Speaking of Fred Barnes and the faith factor, there is a great Fred moment in his op-ed today in the Wall Street Journal. In effect, it opens with Sen. George F. Allen of Virginia trying out his "cultural right" soundbites for the most influential "cultural right" journalist in D.C. journalism. This audition is taking place during lunch at the Monocle, one of those networking places on Capitol Hill that is also a restaurant.
George F. Allen is staring at me. The normally loquacious Virginia senator is not saying anything and neither am I. Silence hangs in the air for a few seconds.
The impasse, like so many other things in American politics, was owing to Roe v. Wade. Mr. Allen's position is carefully demarcated: He would like to see the decision "reinterpreted" to allow states to decide the legal status of abortion. Does that mean he would like to see it overturned? He won't say. So I suggest that Mr. Allen's "reinterpretation" would produce precisely the same result as overturning the ruling: States would decide the fate of abortion. I pause for a response. Nothing. I get more direct. "Why won't you say you want Roe reversed?"
Again, Mr. Allen is mum, and eventually I give up.
OK, does anyone remember that statement by Godtalk scribe Michael Gerson, right after the 2004 election, about the divisions in the White House caused by abortion and other social issues? He said that, time after time, the key to debates in this White House is the tension between those advocating a more "Catholic" (with a large C) approach to public life and those taking a more libertarian (with a small L) approach.
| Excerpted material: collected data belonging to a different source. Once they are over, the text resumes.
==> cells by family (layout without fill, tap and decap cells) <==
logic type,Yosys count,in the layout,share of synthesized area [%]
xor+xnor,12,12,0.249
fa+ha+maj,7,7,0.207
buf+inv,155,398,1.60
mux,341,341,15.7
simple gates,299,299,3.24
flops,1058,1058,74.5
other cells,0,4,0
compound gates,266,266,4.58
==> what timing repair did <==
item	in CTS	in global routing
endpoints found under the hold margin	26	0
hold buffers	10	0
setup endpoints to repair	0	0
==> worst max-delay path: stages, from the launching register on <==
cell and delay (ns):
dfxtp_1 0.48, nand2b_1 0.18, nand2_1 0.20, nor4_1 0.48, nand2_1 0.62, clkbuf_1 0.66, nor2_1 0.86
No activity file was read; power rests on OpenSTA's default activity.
## config.mk

```make
export PLATFORM = sky130hd
export DESIGN_NAME = dei_interlock
export DESIGN_NICKNAME = d
export VERILOG_FILES = /design/src/core/dei_pkg.sv /design/src/core/dei_interlock.sv
export SDC_FILE = /design/constraint.sdc
export NUM_CORES = 1
export LEC_CHECK = 0
export BUFFER_PORTS_ARGS = -buffer_cell sky130_fd_sc_hd__buf_2
export CORE_UTILIZATION = 45
export DETAILED_ROUTE_END_ITERATION = 10
export PLACE_DENSITY_LB_ADDON = 0.12
export SETUP_SLACK_MARGIN = 0.5
export SLEW_MARGIN = 15
export SYNTH_ARGS = -nofsm -noshare
export SYNTH_HDL_FRONTEND = slang
export SYNTH_SLANG_ARGS = --single-unit
export TNS_END_PERCENT = 1
```

## constraint.sdc

```tcl
create_clock -name i_clock -period 4.9 [get_ports i_clock]
set_input_delay 0.735 -clock i_clock [delete_from_list [all_inputs] [get_ports i_clock]]
set_output_delay 0.735 -clock i_clock [all_outputs]
set_load 0.01 [all_outputs]
```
So here we go again. We live in a libertarian age and, clearly, Barnes is using the ultimate social issue to find out where Allen falls, when it comes to the big split in the GOP. Of course, the public -- muddled on anything absolute -- wants compromise, which is something the Democratic establishment cannot allow for its elites and the GOP has little motive to seek, because of the large motivation factor that a strict abortion stand provides for consistent cultural conservatives (in both parties). Neither party has reason to do the dangerous political work of overturning Roe and, thus, getting to compromise.
It cannot be said enough: The elite Democrats are united on abortion. The elite Republicans, in their big tent, are divided. The classic article on this is still that Atlantic Monthly piece in 1995 by George McKenna describing "A Lincolnian Position" on abortion.
So back to Barnes and Allen at lunch. Barnes is doing what other journalists on the political beat will have to do -- push the major candidates to move beyond mere words and describe what they mean when they use words such as "moderate," "conservative" and "libertarian."
As Rod Dreher is saying in his Crunchy Cons book, one party worships libertarian morality and the other libertarian economics. It's the party of lust vs. the party of greed. And under the surface are the fault lines, with the Democrats seeking new semi-religious language (with no compromises on policy), while worrying about the practicing Catholics. Meanwhile, the Republicans keep trying to use their same old religious language that has worked for a long time, while doing as little as possible in terms of actual policy so as not to run off the Dick Cheney wing of the party.
So here is Allen talking about the size of government. Note the almost magical use of the word "freedom," which, on abortion, is a word that the pro-abortion-rights crowd has to use early and often.
... (Allen) disagrees with Mr. Bush on the scope of the federal government. The president accepts its size as a given and advocates using it for conservative ends. Mr. Allen says he has "a libertarian sense." He describes himself as more in sync with Thomas Jefferson and Ronald Reagan than with George Bush. "I'm one who dislikes limits. I don't like restrictions. I like freedom. I like liberty. Unless you're harming someone else, you leave people free."
Unless you are "harming someone else." OK, Allen is going to have to answer the abortion question sooner or later.